Import `assert_snapshot` directly (`use insta::assert_snapshot;`) rather than
using the qualified `insta::assert_snapshot!` form.

For first-time snapshot creation, leave the inline value empty (`@""`), then
run `cargo insta test --accept` to fill it.

To update existing file-based snapshots (e.g., after editing CLI help text),
use `cargo insta test --accept`:

```bash
cargo insta test --accept -- --test integration "test_help"
```

Do not manually edit `.snap` files — they contain ANSI escape sequences that
are difficult to reproduce by hand.

### One test per belief

Group related inputs into a single test when they verify the same belief about
the code. A test named `test_wrap_text_at_width` that exercises short text, long
text, single words, and edge cases is better than five separate test functions
testing each input individually.

```rust
// ✅ GOOD: One test for the belief "wrapping respects word boundaries"
#[test]
fn test_wrap_text_at_width() {
    assert_eq!(wrap_text_at_width("short text", 20), vec!["short text"]);
    assert_eq!(wrap_text_at_width("hello world foo bar", 10), vec!["hello", "world foo", "bar"]);
    assert_eq!(wrap_text_at_width("superlongword", 5), vec!["superlongword"]);
    assert_eq!(wrap_text_at_width("", 20), vec![""]);
}
```

Table-driven tests work well for functions that map inputs to expected outputs:

```rust
#[test]
fn test_bash_token_styles() {
    let cases = [
        ("function", AnsiColor::Blue),
        ("keyword", AnsiColor::Magenta),
        ("string", AnsiColor::Green),
    ];
    for (name, expected) in cases {
        let style = bash_token_style(name).expect(name);
        assert_eq!(style.get_fg_color(), Some(Color::Ansi(expected)), "{name}");
    }
}
```

### Don't test constructors or dependencies

Tests that verify `Style::new().bold()` produces a bold style, or that
`StyledString::raw("x")` stores `"x"`, are testing the dependency — not our
code. Delete these. Test the behavior that uses these types instead.

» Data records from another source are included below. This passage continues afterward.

This is an optimization exercise on Yosys and OpenROAD, whose aim is small area, a short achievable clock period and few clock cycles, not a production implementation.
Only simulation tests tie the RTL to the original design; equivalence was not proved.
Power and IR drop assume default switching activity.

==> 07-20: inputs <==
Design ww_dec, start of the top module:
module ww_dec #(
    parameter N = 24                   
) (
    input  wire        clk,
    input  wire        rst,
    input  wire        in_valid,
    input  wire [7:0]  in_data,
    output wire        in_ready,
    output wire        out_valid,
    input  wire        out_ready,
    output wire [1:0]  out_kind,
    output wire        out_end,
    output wire [31:0] out_data
);
==> flow/config.mk <==
export PLATFORM = sky130hd
export DESIGN_NAME = ww_dec
export DESIGN_NICKNAME = ww_dec
export VERILOG_FILES = /design/flow/design.v
export SDC_FILE = /design/flow/constraint.sdc
export NUM_CORES = 4
export LEC_CHECK = 0
export ABC_AREA = 1
export CAP_MARGIN = 20
export CORE_MARGIN = 2
export CORE_UTILIZATION = 40
export SETUP_SLACK_MARGIN = 2.6
export SLEW_MARGIN = 20
export SYNTH_MEMORY_MAX_BITS = 16384
==> flow/constraint.sdc <==
create_clock -name core_clock -period 6.0 [get_ports {clk}]
set_input_delay 1.2000 -clock core_clock [delete_from_list [all_inputs] [get_ports {clk}]]
set_output_delay 1.2000 -clock core_clock [all_outputs]
set_load 0.01 [all_outputs]
run.sh (not shown) runs the stock make flow with config.mk's settings and CLKGATE_MAP_FILE= SYNTH_SCRIPT=/design/flow/synth_recipe.tcl, a recipe that flattens the netlist after the stock synthesis.
==> 07-28 (differences from 07-20) <==
--- a/flow/design.v
+++ b/flow/design.v
@@ -112,15 +112,15 @@
         if (l7)  base = 8'd13;                        
         if (l8)  base = c8_lt166 ? 8'd148 : 8'd55;    
         if (l9)  base = 8'd238;                       
         if (l11) base = k_lt238 ? 8'd66 : k_lt245 ? 8'd76 : k_lt251 ? 8'd102 : 8'd128;
     end
 endmodule
 module ww_dec #(
-    parameter N = 24                   
+    parameter N = 26                   
 ) (
     input  wire        clk,
     input  wire        rst,
     input  wire        in_valid,
     input  wire [7:0]  in_data,
     output wire        in_ready,
     output wire        out_valid,
@@ -278,14 +278,16 @@
                 assign mh[h] = (h / 4 == g) ? sel[h] : 1'b0;
             end
             assign sh_lo[g] = |ml;
             assign sh_hi[g] = |mh;
         end
     endgenerate
     wire [3:0] amt = {sh_hi[3] | sh_hi[2], sh_hi[3] | sh_hi[1], sh_lo[3] | sh_lo[2], sh_lo[3] | sh_lo[1]};
+    wire [3:0] amt_fb  = (state == S_RAW) ? 4'd8 : 4'd10;
+    wire [3:0] amt_all = full ? amt : fb ? amt_fb : 4'd0;
     wire [31:0] ival = (state == S_PAY) ? {count[23:0], w[12:5]} :
                        !w[12] ? {28'd0, w[11:8]} :
                        !w[11] ? {24'd0, w[10:3]} : {24'd0, w[9:2]};
     wire [31:0] cbase = fresh ? 32'd0 : count;
     wire [7:0] rot = {in_data, in_data} >> nb[2:0];    
     reg  [N-1:0] buf_in;
     integer i, k;
@@ -295,23 +297,17 @@
             if (take && (((k >> 3) == nb[4:3] && (k & 7) >= nb[2:0]) ||
                          ((k >> 3) == nb[4:3] + 2'd1 && (k & 7) < nb[2:0])))
                 buf_in[i] = rot[7 - (k & 7)];
             else
                 buf_in[i] = buf_q[i];
         end
     end
-    wire [N-1:0] buf_s1 = ({N{sh_lo[0]}} & buf_in) | ({N{sh_lo[1]}} & (buf_in << 1)) |
-                          ({N{sh_lo[2]}} & (buf_in << 2)) | ({N{sh_lo[3]}} & (buf_in << 3));
-    wire [N-1:0] buf_sh = ({N{sh_hi[0]}} & buf_s1) | ({N{sh_hi[1]}} & (buf_s1 << 4)) |
-                          ({N{sh_hi[2]}} & (buf_s1 << 8)) | ({N{sh_hi[3]}} & (buf_s1 << 12));
-    wire [N-1:0] buf_fb = (state == S_RAW) ? (buf_in << 8) : (buf_in << 10);
     wire [4:0]   nb8    = nb + (take ? 5'd8 : 5'd0);
-    wire [3:0]   amt_fb = (state == S_RAW) ? 4'd8 : 4'd10;
     always @(posedge clk) begin
-        buf_q <= full ? buf_sh : fb ? buf_fb : buf_in;
+        buf_q <= buf_in << amt_all;
         if (go) begin
             okind <= (state == S_ASC) ? 2'd0 :
                      (state == S_UTF) ? 2'd1 :
                      (state == S_RAW) ? 2'd2 : 2'd3;
             oend  <= bend;
             obyte <= sym;
         end
Settings changed: CORE_UTILIZATION 40 to 45, SETUP_SLACK_MARGIN 2.6 to 2.55.
==> summary of the runs <==
- In 07-28 the total power is larger than in 07-20, by 10%.
- Register-to-register slack: 07-20 is lower than 07-28 (0.02 ns).
- In 07-20 the critical path depth is lower than in 07-28, by 1.
- Of 07-20 and 07-28, 07-20 has the higher clock skew (gap 0.0013 ns).
- 07-28 completed with no timing, DRC or antenna violations. 07-20 ran to the end with no violations.
- Between 07-28 and 07-20, the lower clock power is in 07-28 (gap about 5.6%, measured against 07-20).
- Combinational power: 07-28 is higher than 07-20 (15%).
- Sequential power: 07-20 is smaller than 07-28 (about 5%).
- Against 07-28, the sequential share of layout area of 07-20 is lower by 0.31 points.
- In 07-20 the die area is larger than in 07-28, by about 15%.
Testbench counts of 07-20, summed over its fixed seeds: cycles 7,574.
Testbench counts of 07-28, summed over its fixed seeds: cycles 7,393.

## Deterministic Time in Tests

Tests use `TEST_EPOCH` (2025-01-01) for reproducible timestamps. The constant is defined in `tests/common/mod.rs` and automatically set as `WORKTRUNK_TEST_EPOCH` in the test environment.

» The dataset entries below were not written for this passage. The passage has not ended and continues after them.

From an optimization exercise on the open Yosys and OpenROAD flow, aimed at small area, a short achievable clock period and few clock cycles per item; shortcuts taken in it are not production practice.
Only simulation tests tie the RTL to the original design; equivalence was not proved.

==> run A <==
// jntub_core
module jntub_core (
    input  wire        clk,
    input  wire        rst,
    input  wire        in_valid,
    output wire        in_ready,
    input  wire [31:0] in_time,
    input  wire [9:0]  in_mode,
    input  wire [9:0]  in_rate,
    input  wire [9:0]  in_range,
    input  wire        in_trig,
    output reg         out_valid,
    output wire [7:0]  out_level
);
==> flow/config.mk <==
export PLATFORM = sky130hd
export DESIGN_NAME = jntub_core
export DESIGN_NICKNAME = jntub_core
export VERILOG_FILES = /design/flow/design.v
export SDC_FILE = /design/flow/constraint.sdc
export NUM_CORES = 4
export LEC_CHECK = 0
export CAP_MARGIN = 20
export CORE_MARGIN = 2
export CORE_UTILIZATION = 60
export PLACE_DENSITY = 0.7
export SETUP_SLACK_MARGIN = 3
export SLEW_MARGIN = 20
==> flow/constraint.sdc <==
create_clock -name core_clock -period 14.0 [get_ports {clk}]
set_input_delay 2.8000 -clock core_clock [delete_from_list [all_inputs] [get_ports {clk}]]
set_output_delay 2.8000 -clock core_clock [all_outputs]
set_load 0.01 [all_outputs]
run.sh (not shown) runs the stock make flow with config.mk's settings and CLKGATE_MAP_FILE= SYNTH_SCRIPT=/design/flow/synth_recipe.tcl, a recipe that flattens the netlist after the stock synthesis.
==> inputs of run Y, as changes to run A <==
--- a/flow/design.v
+++ b/flow/design.v
@@ -42,31 +42,33 @@
 endmodule
 module jntub_div #(
     parameter K = 2
 ) (
     input  wire [31:0]  r_in,
     input  wire [31:0]  d_in,
-    input  wire [5:0]   sh,
+    input  wire [1:0]   n,
     output wire [31:0]  r_out,
+    output wire [31:0]  r_one,    
     output wire [K-1:0] q
 );
     wire [31:0] r [0:K];
     wire [31:0] d [0:K];
     assign r[0] = r_in;
     assign d[0] = d_in;
     genvar i;
     generate
         for (i = 0; i < K; i = i + 1) begin : g_step
             wire [32:0] t = {1'b0, r[i]} - {1'b0, d[i]};
-            wire        f = (sh >= i) && !t[32];
+            wire        f = (n > i) && !t[32];
             assign r[i+1]   = f ? t[31:0] : r[i];
             assign d[i+1]   = {1'b0, d[i][31:1]};
             assign q[K-1-i] = f;
         end
     endgenerate
     assign r_out = r[K];
+    assign r_one = r[1];
 endmodule
 module jntub_mode_state (
     input  wire [31:0] a,
     output reg  [5:0]  n
 );
     integer i;
@@ -88,15 +90,15 @@
     input  wire        in_trig,
     output reg         out_valid,
     output wire [7:0]  out_level
 );
     localparam DK = 3;        
     reg  sl_mod, sl_div;      
-    reg  sl_fin;              
+    reg  sl_mul;              
     reg  rp;                  
-    assign in_ready = !(sl_mod || sl_div || sl_fin || rp);
+    assign in_ready = !(sl_mod || sl_div || sl_mul || rp);
     wire acc = in_valid && in_ready;
     wire [1:0] m_idx, m1;
     wire [9:0] m_nlo;
     jntub_qknob #(.NV(4), .H(5), .W(2)) u_mode (
         .clk(clk), .rst(rst), .upd(acc), .raw(in_mode),
         .idx(m_idx), .nidx(m1), .nlo(m_nlo));
@@ -274,31 +276,28 @@
     wire        ge1  = m[1] ? (e_raw >= per_o) : ((e_raw[31:23] != 9'd0) || zd1[40]);
     wire        h0   = m[1] ? ({e_raw, 1'b0} >= {1'b0, per_o}) : ((e_raw[31:22] != 10'd0) || zd2[40]);
     wire        ph_up = h0;
     wire        fast_ok = !need_mod || !ge1;
     wire        rt   = aux[3];
     wire [2:0]  rr   = aux[2:0];
-    reg  [31:0] pn_a, pn_b;
-    reg         d3_slow;
+    reg  [31:0] pn_a;
+    reg         d2_slow, d3_slow;
     reg  [2:0]  d3_den;
     always @(*) begin
-        pn_b = 32'd0;
+        d2_slow = 1'b0;
         d3_slow = 1'b0;
         d3_den = 3'd0;
         if (!m[0]) begin
             if (rt) pn_a = est << rr;
             else begin
                 case (rr)
                     3'd0: pn_a = est;
                     3'd1: pn_a = est << 1;
-                    3'd2: begin pn_a = est << 1; pn_b = est; end
                     3'd3: pn_a = est << 2;
-                    3'd4: begin pn_a = est << 2; pn_b = est; end
-                    3'd5: begin pn_a = est << 2; pn_b = est << 1; end
-                    3'd6: begin pn_a = est << 3; pn_b = ~est + 32'd1; end
-                    default: pn_a = est << 3;
+                    3'd7: pn_a = est << 3;
+                    default: begin pn_a = 32'd0; d2_slow = 1'b1; end
                 endcase
             end
         end else begin
             if (rt) pn_a = est >> rr;
             else begin
                 case (rr)
@@ -312,16 +311,28 @@
                         d3_den = rr + 3'd1;
                     end
                 endcase
             end
         end
     end
-    wire [31:0] pnew = pn_a + pn_b;
+    wire [31:0] pnew = pn_a;
+    reg  [31:0] pm_a, pm_b;
+    always @(*) begin
+        case (dr_idx)
+            3'd2:    begin pm_a = dv_r << 1; pm_b = dv_r; end
+            3'd4:    begin pm_a = dv_r << 2; pm_b = dv_r; end
+            3'd5:    begin pm_a = dv_r << 2; pm_b = dv_r << 1; end
+            default: begin pm_a = dv_r << 3; pm_b = ~dv_r + 32'd1; end
+        endcase
+    end
+    wire [31:0] pmul = pm_a + pm_b;
     wire        div_go = m[1] && m[0] && erise && d3_slow && (est >= {29'd0, d3_den});
     wire start_mod = go && !fast_ok;
     wire start_div = go && fast_ok && div_go;
+    wire mul_go    = (m == 2'd2) && erise && d2_slow;
+    wire start_mul = go && fast_ok && mul_go;
     wire commit    = go && fast_ok;
     wire        prev_n = upd ? st_o : prev_o;
     wire        ph_u   = upd ? ph_up : ph_o;
     wire [31:0] rise_u = (upd && !st_o && !ph_up) ? t : rise_o;
     wire [31:0] obs_u  = upd ? t : obs_o;
     reg        ph_n, run_n;
@@ -355,20 +366,23 @@
     end
     wire [31:0] nz_p = div_go ? {29'd0, d3_den} : P;
     wire [5:0]  lz_a, lz_b;
     jntub_mode_state u_lz_a (.a(e_raw), .n(lz_a));
     jntub_mode_state u_lz_b (.a(nz_p),  .n(lz_b));
     wire [31:0] dv_d0 = s_p << dv_cnt[4:0];
+    wire [1:0]  dv_m3 = dv_cnt % 3;
+    wire        dv_last = (dv_cnt == 6'd0);
+    wire [1:0]  dv_nc = dv_last ? 2'd1 : ((dv_m3 == 2'd0) ? 2'd3 : dv_m3);
+    wire [31:0] st_r1;
     wire [31:0] st_r;
     wire [DK-1:0] st_q;
     jntub_div #(.K(DK)) u_steps (
-        .r_in(dv_r), .d_in(dv_d0), .sh(dv_cnt),
-        .r_out(st_r), .q(st_q));
-    wire dv_last = (dv_cnt < DK);
-    wire fin_mod = sl_fin;
-    wire        f_ph   = {1'b0, dv_r, 1'b0} >= {2'b0, s_p};
+        .r_in(dv_r), .d_in(dv_d0), .n(dv_nc),
+        .r_out(st_r), .r_one(st_r1), .q(st_q));
+    wire fin_mod = sl_mod && dv_last;
+    wire        f_ph   = {1'b0, st_r1, 1'b0} >= {2'b0, s_p};
     wire        f_rise = !s_st && !f_ph;
     wire        f_fall = s_st && f_ph;
     wire        f_stop = (m_idx == 2'd1) && f_fall && (gates >= br_idx);
     wire        f_phn  = f_ph && !f_stop;
     wire        f_run  = (m_idx == 2'd1) ? (run1 && !f_stop) : 1'b1;
     assign out_level = {8{lvl}};
@@ -377,25 +391,25 @@
             ph <= 4'd0; prev <= 4'd0; ptrig <= 4'd0;
             rise0 <= 32'd0; rise1 <= 32'd0; rise2 <= 32'd0; rise3 <= 32'd0;
             run1 <= 1'b0; gates <= 3'd0;
             per2 <= 32'd0; per3 <= 32'd0; obs2 <= 32'd0; obs3 <= 32'd0;
             last2 <= 32'd0; last3 <= 32'd0;
             lvl <= 1'b0; out_valid <= 1'b0;
-            sl_mod <= 1'b0; sl_div <= 1'b0; sl_fin <= 1'b0; rp <= 1'b0;
+            sl_mod <= 1'b0; sl_div <= 1'b0; sl_mul <= 1'b0; rp <= 1'b0;
         end else begin
-            out_valid <= (commit && !div_go) || sl_fin || (sl_div && dv_last);
+            out_valid <= (commit && !div_go && !mul_go) || ((sl_mod || sl_div) && dv_last) || sl_mul;
             rp <= acc && replay;
             if (go) begin
                 prev[m]  <= prev_n;
                 ptrig[m] <= g;
                 if (m == 2'd2) obs2 <= obs_u;
                 if (m == 2'd3) obs3 <= obs_u;
             end
             if (commit) begin
                 ph[m] <= ph_n;
-                if (!div_go)
+                if (!div_go && !mul_go)
                     lvl <= run_n && !ph_n;
                 case (m)
                     2'd0: rise0 <= rise_n;
                     2'd1: begin rise1 <= rise_n; run1 <= run_n; gates <= gates_n; end
                     2'd2: begin
                         rise2 <= rise_n;
@@ -420,26 +434,30 @@
                 end
                 if (m_idx == 2'd1) begin
                     run1 <= f_run;
                     if (f_fall) gates <= f_stop ? 3'd0 : gates + 3'd1;
                 end
             end
+            sl_mul <= start_mul;
+            if (sl_mul) begin
+                per2 <= pmul;
+                lvl  <= 1'b1;
+            end
             if (sl_div && dv_last)
                 lvl <= 1'b1;
-            sl_fin <= sl_mod && dv_last;
             if (start_mod || start_div) begin
                 sl_mod <= start_mod;
                 sl_div <= start_div;
             end else if (dv_last) begin
                 sl_mod <= 1'b0;
                 sl_div <= 1'b0;
             end
             if (start_div)
                 per3 <= 32'd0;
             if (sl_div)
-                per3 <= (per3 << (dv_last ? dv_cnt + 6'd1 : DK)) | (st_q >> (DK - (dv_last ? dv_cnt + 6'd1 : DK)));
+                per3 <= (per3 << dv_nc) | (st_q >> (2'd3 - dv_nc));
         end
     end
     always @(posedge clk) begin
         if (acc) begin
             s_t    <= in_time;
             s_g    <= in_trig;
@@ -449,10 +467,10 @@
             dv_r   <= e_raw;
             dv_cnt <= lz_b - lz_a;
             s_p    <= nz_p;
             s_st   <= st_o;
         end else begin
             dv_r   <= st_r;
-            dv_cnt <= dv_cnt - DK;
+            dv_cnt <= dv_cnt - dv_nc;
         end
     end
 endmodule
==> inputs of run E, as changes to run A <==
--- a/flow/design.v
+++ b/flow/design.v
@@ -42,31 +42,33 @@
 endmodule
 module jntub_div #(
     parameter K = 2
 ) (
     input  wire [31:0]  r_in,
     input  wire [31:0]  d_in,
-    input  wire [5:0]   sh,
+    input  wire [1:0]   n,
     output wire [31:0]  r_out,
+    output wire [31:0]  r_one,    
     output wire [K-1:0] q
 );
     wire [31:0] r [0:K];
     wire [31:0] d [0:K];
     assign r[0] = r_in;
     assign d[0] = d_in;
     genvar i;
     generate
         for (i = 0; i < K; i = i + 1) begin : g_step
             wire [32:0] t = {1'b0, r[i]} - {1'b0, d[i]};
-            wire        f = (sh >= i) && !t[32];
+            wire        f = (n > i) && !t[32];
             assign r[i+1]   = f ? t[31:0] : r[i];
             assign d[i+1]   = {1'b0, d[i][31:1]};
             assign q[K-1-i] = f;
         end
     endgenerate
     assign r_out = r[K];
+    assign r_one = r[1];
 endmodule
 module jntub_mode_state (
     input  wire [31:0] a,
     output reg  [5:0]  n
 );
     integer i;
@@ -88,15 +90,14 @@
     input  wire        in_trig,
     output reg         out_valid,
     output wire [7:0]  out_level
 );
     localparam DK = 3;        
     reg  sl_mod, sl_div;      
-    reg  sl_fin;              
     reg  rp;                  
-    assign in_ready = !(sl_mod || sl_div || sl_fin || rp);
+    assign in_ready = !(sl_mod || sl_div || rp);
     wire acc = in_valid && in_ready;
     wire [1:0] m_idx, m1;
     wire [9:0] m_nlo;
     jntub_qknob #(.NV(4), .H(5), .W(2)) u_mode (
         .clk(clk), .rst(rst), .upd(acc), .raw(in_mode),
         .idx(m_idx), .nidx(m1), .nlo(m_nlo));
@@ -355,20 +356,23 @@
     end
     wire [31:0] nz_p = div_go ? {29'd0, d3_den} : P;
     wire [5:0]  lz_a, lz_b;
     jntub_mode_state u_lz_a (.a(e_raw), .n(lz_a));
     jntub_mode_state u_lz_b (.a(nz_p),  .n(lz_b));
     wire [31:0] dv_d0 = s_p << dv_cnt[4:0];
+    wire [1:0]  dv_m3 = dv_cnt % 3;
+    wire        dv_last = (dv_cnt == 6'd0);
+    wire [1:0]  dv_nc = dv_last ? 2'd1 : ((dv_m3 == 2'd0) ? 2'd3 : dv_m3);
+    wire [31:0] st_r1;
     wire [31:0] st_r;
     wire [DK-1:0] st_q;
     jntub_div #(.K(DK)) u_steps (
-        .r_in(dv_r), .d_in(dv_d0), .sh(dv_cnt),
-        .r_out(st_r), .q(st_q));
-    wire dv_last = (dv_cnt < DK);
-    wire fin_mod = sl_fin;
-    wire        f_ph   = {1'b0, dv_r, 1'b0} >= {2'b0, s_p};
+        .r_in(dv_r), .d_in(dv_d0), .n(dv_nc),
+        .r_out(st_r), .r_one(st_r1), .q(st_q));
+    wire fin_mod = sl_mod && dv_last;
+    wire        f_ph   = {1'b0, st_r1, 1'b0} >= {2'b0, s_p};
     wire        f_rise = !s_st && !f_ph;
     wire        f_fall = s_st && f_ph;
     wire        f_stop = (m_idx == 2'd1) && f_fall && (gates >= br_idx);
     wire        f_phn  = f_ph && !f_stop;
     wire        f_run  = (m_idx == 2'd1) ? (run1 && !f_stop) : 1'b1;
     assign out_level = {8{lvl}};
@@ -377,15 +381,15 @@
             ph <= 4'd0; prev <= 4'd0; ptrig <= 4'd0;
             rise0 <= 32'd0; rise1 <= 32'd0; rise2 <= 32'd0; rise3 <= 32'd0;
             run1 <= 1'b0; gates <= 3'd0;
             per2 <= 32'd0; per3 <= 32'd0; obs2 <= 32'd0; obs3 <= 32'd0;
             last2 <= 32'd0; last3 <= 32'd0;
             lvl <= 1'b0; out_valid <= 1'b0;
-            sl_mod <= 1'b0; sl_div <= 1'b0; sl_fin <= 1'b0; rp <= 1'b0;
+            sl_mod <= 1'b0; sl_div <= 1'b0; rp <= 1'b0;
         end else begin
-            out_valid <= (commit && !div_go) || sl_fin || (sl_div && dv_last);
+            out_valid <= (commit && !div_go) || ((sl_mod || sl_div) && dv_last);
             rp <= acc && replay;
             if (go) begin
                 prev[m]  <= prev_n;
                 ptrig[m] <= g;
                 if (m == 2'd2) obs2 <= obs_u;
                 if (m == 2'd3) obs3 <= obs_u;
@@ -422,24 +426,23 @@
                     run1 <= f_run;
                     if (f_fall) gates <= f_stop ? 3'd0 : gates + 3'd1;
                 end
             end
             if (sl_div && dv_last)
                 lvl <= 1'b1;
-            sl_fin <= sl_mod && dv_last;
             if (start_mod || start_div) begin
                 sl_mod <= start_mod;
                 sl_div <= start_div;
             end else if (dv_last) begin
                 sl_mod <= 1'b0;
                 sl_div <= 1'b0;
             end
             if (start_div)
                 per3 <= 32'd0;
             if (sl_div)
-                per3 <= (per3 << (dv_last ? dv_cnt + 6'd1 : DK)) | (st_q >> (DK - (dv_last ? dv_cnt + 6'd1 : DK)));
+                per3 <= (per3 << dv_nc) | (st_q >> (2'd3 - dv_nc));
         end
     end
     always @(posedge clk) begin
         if (acc) begin
             s_t    <= in_time;
             s_g    <= in_trig;
@@ -449,10 +452,10 @@
             dv_r   <= e_raw;
             dv_cnt <= lz_b - lz_a;
             s_p    <= nz_p;
             s_st   <= st_o;
         end else begin
             dv_r   <= st_r;
-            dv_cnt <= dv_cnt - DK;
+            dv_cnt <= dv_cnt - dv_nc;
         end
     end
 endmodule
==> summary of the runs <==
- Synthesized cell count: run Y is higher than run E (3.2%).
- Clock-buffer cell count is the same in run A and run Y.
- Cell area, lowest first: run A, run Y, run E.
- Of run A and run E, run E has the higher via count (gap about 1.3%, measured against run E).
- The highest register-to-register slack belongs to run E, the lowest to run Y.
- Cell count: run Y > run E > run A.
- Clock skew: run A > run E > run Y.
- Wire length: run Y > run E > run A.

**For test data with timestamps** (cache entries, etc.), use the constant:

```rust
use crate::common::TEST_EPOCH;

repo.run_git(&[
    "config", "worktrunk.state.feature.ci-status",
    &format!(r#"{{"checked_at":{TEST_EPOCH},"head":"abc123"}}"#),
]);
```

**For production code** that needs timestamps, use `worktrunk::utils::epoch_now()` which respects `WORKTRUNK_TEST_EPOCH`. Using `SystemTime::now()` directly causes flaky tests.